Paul Hartog argues convincingly no! What is ironic about the Calvinistic view of limited atonement is that Calvin did not hold to it. Here is a quote from Calvin’s commentary on Galatians: “God commends to us the solution of all men without exception, even as Christ suffered for the sins of the whole world.” Paul Hartog has written a new book on Calvin’s view of atonement where he documents Calvin’s view. Click here for a PDF http://www.baptistbulletin.org/wp-content/uploads/2009/07/a-word-for-the-world.pdf
Hartog asks, does this mean that the provision of Christ’s sacrifice is limited to the elect alone, since God eternally intended to apply Christ’s work ultimately to the elect alone? No, because Calvin seems to coordinate a universal provision of Christ’s sacrifice with the general call of the gospel: “God commends to us the salvation of all men without exception, even as Christ suffered for the sins of the whole world.” Calvin affirms, “Although Christ suffered for the sins of the world, and is offered by the goodness of God without distinction to all men.”

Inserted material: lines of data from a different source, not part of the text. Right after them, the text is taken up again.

**src/rtl/fpe_pkg.sv**
```systemverilog
package fpe_pkg;

  localparam int DATA_W = 8;
  localparam int OFF_W  = 11;
  localparam int SEQ_LEN = 7;
  localparam int STEP_W = $clog2(SEQ_LEN);

  localparam logic [DATA_W-1:0] CMD_RESET   = 8'hF0;
  localparam logic [DATA_W-1:0] CMD_UNLOCK1 = 8'hAA;
  localparam logic [DATA_W-1:0] CMD_UNLOCK2 = 8'h55;
  localparam logic [DATA_W-1:0] CMD_IDENT   = 8'h90;
  localparam logic [OFF_W-1:0]  OFF_CMD_A   = 11'h555;
  localparam logic [OFF_W-1:0]  OFF_CMD_B   = 11'h2AA;

  // step positions the sequencer decodes
  localparam logic [STEP_W-1:0] STEP_VENDOR = STEP_W'(4);
  localparam logic [STEP_W-1:0] STEP_DEVICE = STEP_W'(5);
  localparam logic [STEP_W-1:0] STEP_LAST   = STEP_W'(SEQ_LEN - 1);

  typedef enum logic [2:0] {
    PH_IDLE,
    PH_SETTLE_FIRST,
    PH_SETTLE_CMP,
    PH_SEQ
  } phase_e;

  typedef enum logic {
    OP_RD = 1'b0,
    OP_WR = 1'b1
  } op_kind_e;

  typedef struct packed {
    op_kind_e          kind;
    logic [OFF_W-1:0]  off;
    logic [DATA_W-1:0] data;
  } bus_op_t;

  localparam bus_op_t OP_BASE_READ = '{kind: OP_RD, off: '0, data: '0};

  // identification sequence: order is behaviour
  function automatic bus_op_t seq_op(input logic [STEP_W-1:0] idx);
    bus_op_t o;
    case (idx)
      3'd0:    o = '{kind: OP_WR, off: OFF_CMD_A, data: CMD_RESET};
      3'd1:    o = '{kind: OP_WR, off: OFF_CMD_A, data: CMD_UNLOCK1};
      3'd2:    o = '{kind: OP_WR, off: OFF_CMD_B, data: CMD_UNLOCK2};
      3'd3:    o = '{kind: OP_WR, off: OFF_CMD_A, data: CMD_IDENT};
      3'd4:    o = '{kind: OP_RD, off: 11'h000,   data: '0};
      3'd5:    o = '{kind: OP_RD, off: 11'h001,   data: '0};
      default: o = '{kind: OP_WR, off: OFF_CMD_A, data: CMD_RESET};
    endcase
    return o;
  endfunction

endpackage

```
**src/rtl/fpe_bus_port.sv**
```systemverilog
module fpe_bus_port
  import fpe_pkg::*;
#(
  parameter int          ADDR_W    = 20,
  parameter int unsigned BASE_ADDR = 0
) (
  input  logic              clk,
  input  logic              rst_n,
  input  logic              go,
  input  bus_op_t           op,
  output logic              op_done,
  output logic [DATA_W-1:0] op_rdata,
  output logic [ADDR_W-1:0] fl_addr,
  output logic [DATA_W-1:0] fl_wdata,
  output logic              fl_we,
  output logic              fl_re,
  input  logic [DATA_W-1:0] fl_rdata,
  input  logic              fl_ack
);

  localparam logic [ADDR_W-1:0] BASE = ADDR_W'(BASE_ADDR);

  logic req;
  assign req = fl_we | fl_re;

  always_ff @(posedge clk) begin
    if (!rst_n) begin
      fl_addr  <= '0;
      fl_wdata <= '0;
      fl_we    <= 1'b0;
      fl_re    <= 1'b0;
      op_done  <= 1'b0;
      op_rdata <= '0;
    end else begin
      op_done <= 1'b0;
      if (req && fl_ack) begin
        fl_we    <= 1'b0;
        fl_re    <= 1'b0;
        op_done  <= 1'b1;
        op_rdata <= fl_rdata;
      end else if (go && !req) begin
        fl_addr  <= BASE + ADDR_W'(op.off);
        fl_wdata <= op.data;
        fl_we    <= (op.kind == OP_WR);
        fl_re    <= (op.kind == OP_RD);
      end
    end
  end

endmodule

```
**src/rtl/fpe_settle.sv**
```systemverilog
module fpe_settle
  import fpe_pkg::*;
#(
  parameter int SETTLE_MAX = 10000
) (
  input  logic              clk,
  input  logic              rst_n,
  input  logic              clear,
  input  logic              sample_vld,
  input  logic              first,
  input  logic [DATA_W-1:0] sample,
  output logic              finish
);

  localparam int CNT_W = $clog2(SETTLE_MAX + 1);
  localparam logic [CNT_W-1:0] CNT_LAST = CNT_W'(SETTLE_MAX - 1);

  logic [DATA_W-1:0] prev_q;
  logic [CNT_W-1:0]  miss_q;
  logic              match;

  assign match  = (sample == prev_q);
  assign finish = sample_vld && !first && (match || (miss_q == CNT_LAST));

  always_ff @(posedge clk) begin
    if (!rst_n) begin
      prev_q <= '0;
      miss_q <= '0;
    end else if (clear) begin
      miss_q <= '0;
    end else if (sample_vld) begin
      prev_q <= sample;
      if (!first && !match) miss_q <= miss_q + 1'b1;
    end
  end

endmodule

```
**src/rtl/fpe_parity.sv**
```systemverilog
module fpe_parity #(
  parameter int W = 8
) (
  input  logic [W-1:0] value,
  output logic         odd
);
  assign odd = ^value;
endmodule

```
**src/rtl/flash_id_probe.sv**
```systemverilog
module flash_id_probe
  import fpe_pkg::*;
#(
  parameter int          ADDR_W     = 20,
  parameter int unsigned BASE_ADDR  = 0,
  parameter int          SETTLE_MAX = 10000
) (
  input  logic                clk,
  input  logic                rst_n,
  input  logic                start,
  output logic                done,
  output logic                ok,
  output logic [2*DATA_W-1:0] id,
  output logic [ADDR_W-1:0]   fl_addr,
  output logic [DATA_W-1:0]   fl_wdata,
  output logic                fl_we,
  output logic                fl_re,
  input  logic [DATA_W-1:0]   fl_rdata,
  input  logic                fl_ack
);

  localparam int NBYTES = 2;

  phase_e            phase_q;
  logic [STEP_W-1:0] step_q;
  logic [DATA_W-1:0] vendor_q, device_q;

  logic              go;
  bus_op_t           op;
  logic              op_done;
  logic [DATA_W-1:0] op_rdata;
  logic              settle_vld, settle_first, settle_finish;
  logic [NBYTES-1:0] odd_vec;
  logic [DATA_W-1:0] id_bytes [NBYTES];

  assign settle_first = (phase_q == PH_SETTLE_FIRST);
  assign settle_vld   = op_done && (settle_first || phase_q == PH_SETTLE_CMP);

  always_comb begin
    go = 1'b0;
    op = OP_BASE_READ;
    unique case (phase_q)
      PH_IDLE: go = start;
      PH_SETTLE_FIRST: go = op_done;
      PH_SETTLE_CMP: begin
        go = op_done;
        if (settle_finish) op = seq_op('0);
      end
      PH_SEQ: begin
        go = op_done && (step_q != STEP_LAST);
        op = seq_op(step_q + 1'b1);
      end
      default: go = 1'b0;
    endcase
  end

  fpe_bus_port #(.ADDR_W(ADDR_W), .BASE_ADDR(BASE_ADDR)) u_port (
    .clk      (clk),
    .rst_n    (rst_n),
    .go       (go),
    .op       (op),
    .op_done  (op_done),
    .op_rdata (op_rdata),
    .fl_addr  (fl_addr),
    .fl_wdata (fl_wdata),
    .fl_we    (fl_we),
    .fl_re    (fl_re),
    .fl_rdata (fl_rdata),
    .fl_ack   (fl_ack)
  );

  fpe_settle #(.SETTLE_MAX(SETTLE_MAX)) u_settle (
    .clk        (clk),
    .rst_n      (rst_n),
    .clear      (phase_q == PH_IDLE),
    .sample_vld (settle_vld),
    .first      (settle_first),
    .sample     (op_rdata),
    .finish     (settle_finish)
  );

  assign id_bytes[0] = device_q;
  assign id_bytes[1] = vendor_q;

  for (genvar g = 0; g < NBYTES; g++) begin : g_par
    fpe_parity #(.W(DATA_W)) u_par (
      .value (id_bytes[g]),
      .odd   (odd_vec[g])
    );
  end

  always_ff @(posedge clk) begin
    if (!rst_n) begin
      phase_q  <= PH_IDLE;
      step_q   <= '0;
      vendor_q <= '0;
      device_q <= '0;
      done     <= 1'b0;
      ok       <= 1'b0;
      id       <= '0;
    end else begin
      done <= 1'b0;
      unique case (phase_q)
        PH_IDLE: if (start) phase_q <= PH_SETTLE_FIRST;
        PH_SETTLE_FIRST: if (op_done) phase_q <= PH_SETTLE_CMP;
        PH_SETTLE_CMP: if (op_done && settle_finish) begin
          phase_q <= PH_SEQ;
          step_q  <= '0;
        end
        PH_SEQ: if (op_done) begin
          if (step_q == STEP_VENDOR) vendor_q <= op_rdata;
          if (step_q == STEP_DEVICE) device_q <= op_rdata;
          if (step_q == STEP_LAST) begin
            phase_q <= PH_IDLE;
            done    <= 1'b1;
            ok      <= &odd_vec;
            id      <= {vendor_q, device_q};
          end else begin
            step_q <= step_q + 1'b1;
          end
        end
        default: phase_q <= PH_IDLE;
      endcase
    end
  end

endmodule

```
**config.mk**
```make
export PLATFORM = sky130hd
export DESIGN_NAME = flash_id_probe
export DESIGN_NICKNAME = d
export VERILOG_FILES = /design/src/rtl/fpe_pkg.sv /design/src/rtl/fpe_bus_port.sv /design/src/rtl/fpe_settle.sv /design/src/rtl/fpe_parity.sv /design/src/rtl/flash_id_probe.sv
export SDC_FILE = /design/constraint.sdc
export NUM_CORES = 1
export LEC_CHECK = 0
export BUFFER_PORTS_ARGS = -buffer_cell sky130_fd_sc_hd__buf_2
export CAP_MARGIN = 20
export CORE_MARGIN = 5
export CORE_UTILIZATION = 50
export DETAILED_ROUTE_END_ITERATION = 12
export PLACE_DENSITY_LB_ADDON = 0.08
export SETUP_SLACK_MARGIN = 0.4
export SYNTH_ARGS = -nofsm -noshare
export SYNTH_HDL_FRONTEND = slang
export SYNTH_HIERARCHICAL = 1
export SYNTH_SLANG_ARGS = --single-unit
```
**constraint.sdc**
```tcl
create_clock -name clk -period 2.4 [get_ports clk]
set_input_delay 0.12 -clock clk [delete_from_list [all_inputs] [get_ports clk]]
set_output_delay 0.12 -clock clk [all_outputs]
set_load 0.01 [all_outputs]
```
## Yosys cells after proc, flatten, opt, wreduce, memory -nomap -nowiden

Index checks and enable logic that the tools add are counted.

- Add/sub/neg operators: 2
- Equal/unequal tests: 20
- Mux-type cells: 16
- Bitwise operators: 5
- Reduce and logical (&&, ||, !) cells: 30

Operators with widths:

| kind | number |
|---|---|
| $pmux W20 S5 | 1 |
| $pmux W20 S2 | 1 |
| $mux W3 | 8 |
| $mux W20 | 1 |
| $reduce_xor A8 Y1 | 2 |
| $eq A3 B3 Y1 const B | 5 |
| $add A14 B1 Y14 const B | 1 |
| $eq A14 B14 Y1 const B | 1 |
| $eq A3 B2 Y1 const B | 4 |
| $pmux W3 S4 | 1 |
| $reduce_and A3 Y1 | 4 |
| $eq A8 B8 Y1 | 1 |
| $logic_and A1 B1 Y1 | 8 |
| $reduce_and A2 Y1 | 4 |
| $eq A3 B1 Y1 const B | 2 |
| $ne A2 B1 Y1 const B | 3 |
| $ne A2 B2 Y1 const B | 3 |
| $pmux W3 S2 | 1 |
| $reduce_or A2 Y1 | 3 |
| $reduce_and A5 Y1 | 1 |
| $not A1 Y1 | 4 |
| $reduce_and A4 Y1 | 1 |
| $add A3 B1 Y3 const B | 1 |
| $logic_not A1 Y1 | 3 |
| 7 further kinds | 9 |

- Register bits: 92
- Input port bits: 12
- Output and inout port bits: 48
- Word-level logic and storage cells: 88

## Logic depth before layout (Yosys ltp)

Gate-level depths: netlist (run 1).

- Depth in word-level cells: 8
- Depth in mapped cells: 10
- Mapped depth without buffers: 9

## By module

The synthesis (run 1) kept the hierarchy.

By module, submodules not included:

| module | instances | cells each | area each (um2) | seq. area each (um2) |
|---|---|---|---|---|
| flash_id_probe | 1 | 231 | 1864.3 | 780.7 |
| fpe_bus_port | 1 | 140 | 1276.2 | 600.6 |
| fpe_settle | 1 | 123 | 1131.1 | 440.4 |
| fpe_parity | 2 | 7 | 61.3 | 0.0 |

## Least setup slack after synthesis (run 1)

OpenSTA, ideal clock, no wires.

- Kind: register to register
- From: register u_port.op_rdata[1]
- To: register step_q[1]
- Setup time: 0.123 ns
- Data arrival time: 1.845 ns
- Required time: 2.277 ns
- Slack: 0.432 ns
- Stages on the path, launching flop included: 9
- Path buffers: 0
- Period minus slack after synthesis: 1.968 ns
- Cell sequence: dfxtp_1 xor2_1 nor4_4 nand2_1 a21oi_1 nand2_1 a21oi_1 and2_1 o32ai_1

- Word-level cells in the longest chain between the ends: 6

RTL lines:

| item | line | source |
|---|---|---|
| from (decl) | fpe_bus_port.sv:12 | `output logic [DATA_W-1:0] op_rdata,` |
| from (signal assigned) | fpe_bus_port.sv:40 | `op_rdata <= fl_rdata;` |
| $eq A8 B8 Y1 | fpe_settle.sv:22 | `assign match = (sample == prev_q);` |
| $logic_or A1 B1 Y1 | fpe_settle.sv:23 | `assign finish = sample_vld && !first && (match \|\| (miss_q == CNT_LAST));` |
| $logic_and A1 B1 Y1 | fpe_settle.sv:23 |  |
| via settle_finish | flash_id_probe.sv:32 | `logic settle_vld, settle_first, settle_finish;` |
| $logic_and A1 B1 Y1 | flash_id_probe.sv:106 | `PH_SETTLE_CMP: if (op_done && settle_finish) begin` |
| $ne A2 B1 Y1 (no line) | n/a |  |
| $reduce_and A4 Y1 (no line) | n/a |  |
| to (signal assigned) | flash_id_probe.sv:119 | `step_q <= step_q + 1'b1;` |
| to (decl) | flash_id_probe.sv:25 | `logic [STEP_W-1:0] step_q;` |

The timed path passes the listed nets, and every way through them passes these cells.
A chain may end at the register's enable or synchronous reset.

## Worst setup path after layout (run 1)

- From: register phase_q[1]
- To: register u_settle.miss_q[10]

- Word-level cells in the longest chain between the ends: 4

RTL lines:

| item | line | source |
|---|---|---|
| from (decl) | flash_id_probe.sv:24 | `phase_e phase_q;` |
| from (signal assigned) | flash_id_probe.sv:94 | `phase_q <= PH_IDLE;` |
| from (signal assigned) | flash_id_probe.sv:104 | `PH_IDLE: if (start) phase_q <= PH_SETTLE_FIRST;` |
| from (signal assigned) | flash_id_probe.sv:105 | `PH_SETTLE_FIRST: if (op_done) phase_q <= PH_SETTLE_CMP;` |
| $eq A3 B1 Y1 / $eq A3 B2 Y1 (equally long branches) | flash_id_probe.sv:36, flash_id_probe.sv:37 |  |
| $logic_or A1 B1 Y1 (*) | flash_id_probe.sv:37 | `assign settle_vld = op_done && (settle_first \|\| phase_q == PH_SETTLE_CMP);` |
| $logic_and A1 B1 Y1 (*) | flash_id_probe.sv:37 |  |
| via settle_vld | flash_id_probe.sv:32 |  |
| $reduce_and A2 Y1 (no line) (*) | n/a |  |
| to (signal assigned) | fpe_settle.sv:33 | `if (!first && !match) miss_q <= miss_q + 1'b1;` |
| to (decl) | fpe_settle.sv:19 | `logic [CNT_W-1:0] miss_q;` |

The timed path passes the listed nets; every way through them passes the cells marked *.

==> flow_metrics.tcl, run 1 <==
set metrics [dict create \
    drc 0 \
    place_area_um2 4650 \
    globalplace.congestion 0.827 \
    synthTopCellsByArea "dfxtp_1, nand2_1, mux2i_1" \
    wl_um 9030 \
    nets 590 \
    syn_area_per_cell_um2 8.65 \
    yosysTopAreaCellShare_pct 41.5 \
    period_minus_slack_ns 1.90 \
    drtIter0Drc 102 \
    firstDrtPassIters 4 \
    synth_flop_cell "dfxtp_1" \
    async_reset_ff_share_pct 0 \
    drive_above_1_share_pct 24.0 \
    synth_seq_area_share_pct 41.5 \
    multi_input_area_um2 2410 \
    arrival_ns 2.12 \
    ys_seq_elements 91 \
    setup_violations 0 \
    dp_hpwl_um 6160 \
    met3_usage_pct 3.67 \
    synth_commonest_cells "nand2_1, dfxtp_1, mux2i_1" \
    grt-busiest-layer "met2" \
    grt_pass1_vias 3153 \
    antennaDiodeCount 0 \
    antenna_found_initial 0 \
    fmax_mhz 527 \
    netlist_area_um2 4390 \
    cts_num_sinks 91 \
    r2r_start "phase_q[1]" \
    reg2reg_to "u_settle/miss_q[10]" \
    netSwitchingPower_w 0.00103 \
    ys_warn_count 6 \
    vdd.ir_drop.worst_mv 0.417 \
    vias 3371 \
    yosysMostFrequentCell "nand2_1" \
    grt_use_total_pct 16.4 \
    intPower_w 0.00246 \
    maxSlewViolCount 0 \
    n_fill_cell 802 \
    dp_cells 651 \
    die_h_um 104 \
    die_w_um 104 \
    fin_tns_setup_ns 0 \
    cp-startpoint "phase_q[1]" \
    stdcell_count 680 \
    finalInstanceArea_um2 5100 \
    cts_max_level 3 \
    hold_violations 0 \
    hold_class "in2reg" \
    cts-buffers-inserted 9 \
    met2_usage_pct 25.4 \
    initial_core_util_pct 50.9 \
    sw_frac_of_total_pct 29.5 \
    critical_path_required_ns 2.62 \
    wire_per_inst_um 13.3 \
    path_class "reg2reg" \
    p_per_area_nw_per_um2 682 \
    final-seq-area_um2 1840 \
    ios 60 \
    grt_max_degree 39 \
    synth_largest_area_cell "dfxtp_1" \
    cts_tree "built" \
    dieArea_um2 10800 \
    p_leak_nw 2.04 \
    start_kind "register" \
    timing.critical_path.to_type "register" \
    ff2ff_setup_slack_ns 0.50 \
    vias_per_cell 4.96 \
    clock_latency_ns 0.35 \
    drv_cap 0 \
    reg2regPathDepth 8 \
    rows 34 \
    met1_usage_pct 22.6 \
    synth.distinct_cells 52 \
    cts_buffer_depth 2 \
    clockPowerShare_pct 30.2 \
    synth_edf_count 0 \
    crit_fanout 4 \
    hold_ws_ns 0.0209 \
    postRouteAntennaNets 0 \
    cts_root_buf "clkbuf_8" \
    io_buffers 50 \
    p_seq_share_pct 46.4 \
    fin_crit_sh_pct 79.0 \
    status "finished clean" \
    synthCells 508 \
    syn2layout_area_growth_pct 16.1 \
    p_comb_share_pct 23.3 \
    skew_ns 0.0129 \
    grt_pass1_wl_um 15100 \
    path_clk_slew_ns 0.09 \
    rsz0062_at_grt "yes" \
    fp.coreArea_um2 8640 \
    gr-total-overflow 0 \
    crit_end "u_settle/miss_q[10]" \
]
[power by group through the flow]
| stage | clock network, W | registers (W) | logic [W] |
|---|---|---|---|
| 4_1_cts | 0.00108 | 0.00161 | 0.000646 |
| 3_5_place_dp | 0 | 0.00164 | 0.000624 |
| 5_1_grt | 0.00115 | 0.00163 | 0.000895 |
| 6_report | 0.00105 | 0.00162 | 0.000813 |
| 3_3_place_gp | 0 | 0.00164 | 0.000617 |
| 2_1_floorplan | 0 | 0.00163 | 0.000490 |
[metrics by stage]
stage	setup WS, ns	total power, W	util [%]
floorplan	0.432	0.00212	-
global placement	0.331	0.00225	53.9
detailed placement	0.258	0.00227	53.9
CTS	0.415	0.00334	57.3
global route	0.365	0.00367	59.1
finish	0.503	0.00348	59.1
[how the worst min path moves through the flow]
stage	startpoint	to	slack [ns]	depth (start not counted)
finish	fl_rdata[6]	u_port/op_rdata[6]	0.02	3
global route	fl_rdata[6]	u_port/op_rdata[6]	0.01	3
floorplan	rst_n	u_settle/prev_q[0]	0.25	1
detailed placement	fl_rdata[2]	u_port/op_rdata[2]	0.38	3
global placement	fl_rdata[2]	u_port/op_rdata[2]	0.37	3
CTS	fl_rdata[6]	u_port/op_rdata[6]	0.009	3
[cell families after synthesis]
kind of cell | share of synthesized area, %
AOI/OAI and AO/OA | 10.4
DFF | 41.5
xor gates and xnor gates | 6.35
buffers and inverters | 6.83
and+or+nand+nor | 22.6
adders and majority gates | 3.13
other | 0.0853
muxes | 9.11
[what timing repair did]
action                     4_1_cts  5_1_grt
setup endpoints to repair       32       36
hold endpoints to repair         5        0
pin swaps                        2        3
hold buffers                     5        0
gates resized for setup         11       25
buffers inserted                 2        4
cloned                           0        2
[per-layer routing]
layer / vias up / part of all wire, %
li1: 1780 / -
met1: 1518 / 49
met2: 63 / 45
met3: 10 / 4.4
met4: 0 / 1.2
met5: - / 0
[worst max-delay path, stage by stage (launching register included)]
cell and delay, ns:
dfxtp_4 0.37, inv_1 0.09, ha_4 0.28, and2_4 0.13, nor2b_4 0.15, nand3_1 0.18
a2111oi_2 0.36, xnor2_1 0.16, nor2_1 0.05
[flip-flops by register name, summed over array words and instances, names as in the netlist, 2 cells and up]
| signal | flops |
|---|---|
| device_q | 8 |
| id | 16 |
| phase_q | 2 |
| step_q | 3 |
| u_port/fl_addr | 11 |
| u_port/fl_wdata | 8 |
| u_port/op_rdata | 8 |
| u_settle/miss_q | 14 |
| u_settle/prev_q | 8 |
| vendor_q | 8 |
[cells in the final DEF (no fill, tap or decap), types with 7 or more instances in the layout]
cell type	n
a21oi_1	32
nor2_1	16
nand2_1	142
ha_1	7
o21ai_0	9
conb_1	9
xnor2_1	20
xor2_1	10
dfxtp_1	80
a21oi_2	14
nor2b_1	11
buf_2	50
nand2b_1	7
mux2i_1	40
dfxtp_2	9
buf_4	16
inv_1	9
clkbuf_8	9
nand3_1	9
[area by class of cell]
cell class / instances / share of cell area (%)
clock buffers: 10 / 2.50
clock inverters: 6 / 1.42
inverters: 11 / 0.809
multi-input cells: 380 / 47.2
flip-flops and latches: 91 / 36.1
well taps: 108 / 2.65
repair buffers: 74 / 9.34
(Power assumes the default switching activity.)
==> run 2, diff against run 1 <==
- clock period: 2.4 -> 1.9 ns (I/O delays scaled with it)
==> flow_metrics.tcl, run 2 (synthesis gave the netlist of run 1 again) <==
set metrics [dict create \
    status "complete, but fails checks" \
    violations "setup timing" \
    drive_above_1_share_pct 39.6 \
    wl_um 10300 \
    antennaDiodeCount 0 \
    dp_cells 670 \
    p_leak_nw 2.32 \
    fmax_mhz 497 \
    grt_use_total_pct 19.2 \
    vdd.ir_drop.worst_mv 0.534 \
    top_regs "id (16), u_settle/miss_q (14), u_port/fl_addr (11)" \
    wire_per_inst_um 14.3 \
    finalPower_w 0.00480 \
    clockPowerShare_pct 27.4 \
    setup_violations 2 \
    hold_class "in2reg" \
    timing.critical_path.to_type "register" \
    drv_cap 0 \
    start_kind "register" \
    ios 60 \
    critical_path_required_ns 2.14 \
    path_clk_slew_ns 0.10 \
    drc 0 \
    grt_pass1_wl_um 17400 \
    globalplace.congestion 0.760 \
    fin_crit_sh_pct 106 \
    grt_max_degree 70 \
    crit_fanout 2 \
    fin_ws_ns -0.113 \
    intPower_w 0.00328 \
    maxSlewViolCount 0 \
    final_common_cell "nand2_1" \
    nets 631 \
    dp_hpwl_um 6450 \
    largest_register_ff_count 16 \
    arrival_ns 2.26 \
    skew_ns 0.0101 \
    path_class "reg2reg" \
    gr-total-overflow 0 \
    worst-path-buf-inv 0 \
    p_per_area_nw_per_um2 821 \
    io_buffers 50 \
    die_h_um 104 \
    initial_core_util_pct 50.9 \
    clock_latency_ns 0.37 \
    cts_buffer_depth 2 \
    drtIter0Drc 75 \
    sw_frac_of_total_pct 31.7 \
    syn2layout_area_growth_pct 32.9 \
    cts_max_level 3 \
    worstPathCellList "nand3_1 > nor4_2 > nand4_1 > a21oi_2 > nand2_1 > a222oi_1 > o21ai_1 > mux2i_1" \
    cpMaxStageDelayCell "dfxtp_1" \
    tightest_slew_ns 0.638 \
    rows 34 \
    max_slew_margin_pct 57.5 \
    rsz0062_at_grt "yes" \
    grt_pass1_vias 3681 \
    netSwitchingPower_w 0.00152 \
    vias_per_cell 5.11 \
    p_comb_share_pct 30.6 \
    dieArea_um2 10800 \
    n_fill_cell 716 \
    hold_violations 0 \
    layout_common_cells "nand2_1, dfxtp_1, buf_2" \
    firstDrtPassIters 4 \
    hold_ws_ns 0.181 \
    cts_root_buf "clkbuf_8" \
    vias 3683 \
    top_register "id" \
    antenna_found_initial 0 \
    cts-buffers-inserted 9 \
    period_minus_slack_ns 2.01 \
    die_w_um 104 \
    slowest_delay_ns 0.36 \
    p_seq_share_pct 41.9 \
    postRouteAntennaNets 0 \
    cts_num_sinks 91 \
    dp_slack_ns -0.0471 \
    cts_tree "built" \
    fp.coreArea_um2 8640 \
    stdcell_count 721 \
    path_delay_family "simple AND/OR/NAND/NOR gates" \
]
-- run 2: cell types whose count changed in the layout (fill, tap and decap cells not counted), moves of 4 or more --
cell and delta:
xor2_2 +4, nand2_1 -31, buf_4 +19, a21oi_1 -18, a21oi_2 +15, xor2_1 -4, nand2_2 +28, and2_4 +5
a211oi_1 -4, dlygate4sd3_1 +4, buf_6 +13
-- run 2: repair_timing --
item	4_1_cts	5_1_grt
gates cloned	5	0
setup endpoints to repair	81	81
pin swaps	30	27
hold buffers	9	0
setup buffers	16	5
hold endpoints to repair	9	0
gates resized for setup	85	37
-- run 2: metrics by stage --
step | area [um^2] | util, % | TNS (ns)
global route | 5840 | 67.6 | -1.48
finish | 5840 | 67.6 | -0.215
global placement | 4840 | 56.1 | 0
CTS | 5670 | 65.6 | 0
floorplan | 4490 | - | 0
detailed placement | 4840 | 56.1 | -0.0950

Unlike some later authors, such as Tobias Crisp, Calvin did not espouse a notion of “eternal justification.” According to Calvin, until one is united with Christ by faith (which the Spirit efficaciously forms in the elect through the Word), one is not justified. In order that the redemption of Christ may be effectual and useful to us, we must renounce our former life” (Calvin, 1 Peter 1:18, The Epistle of Paul the Apostle to the Hebrews and the First and Second Epistles of St Peter, 248).
Contrast Calvin’s own words with Leahy: “For Calvin, with Bible in hand, Christ died for all without distinction, not all without exception” (Leahy, “Calvin and the Extent of the Atonement,”). Citing the Lukan genealogy of Jesus, Calvin notes that “the salvation provided by Christ is common to all mankind. For Christ, the Author of salvation, was begotten of Adam, the common father of us all.” Jesus is “Redeemer of the world . . . since He was there, as it were, in the person of all cursed ones and of all transgressors, and of those who had deserved eternal death . . . and bears the burdens of all those who had offended God mortally.” Calvin’s “Last Will” refers to “the blood of our great Redeemer, as it was shed for all poor sinners.” According to Calvin, it is “incontestable that Christ came for the expiation of the sins of the whole world.” The footnotes for all this documentation is in the book in chapter 12.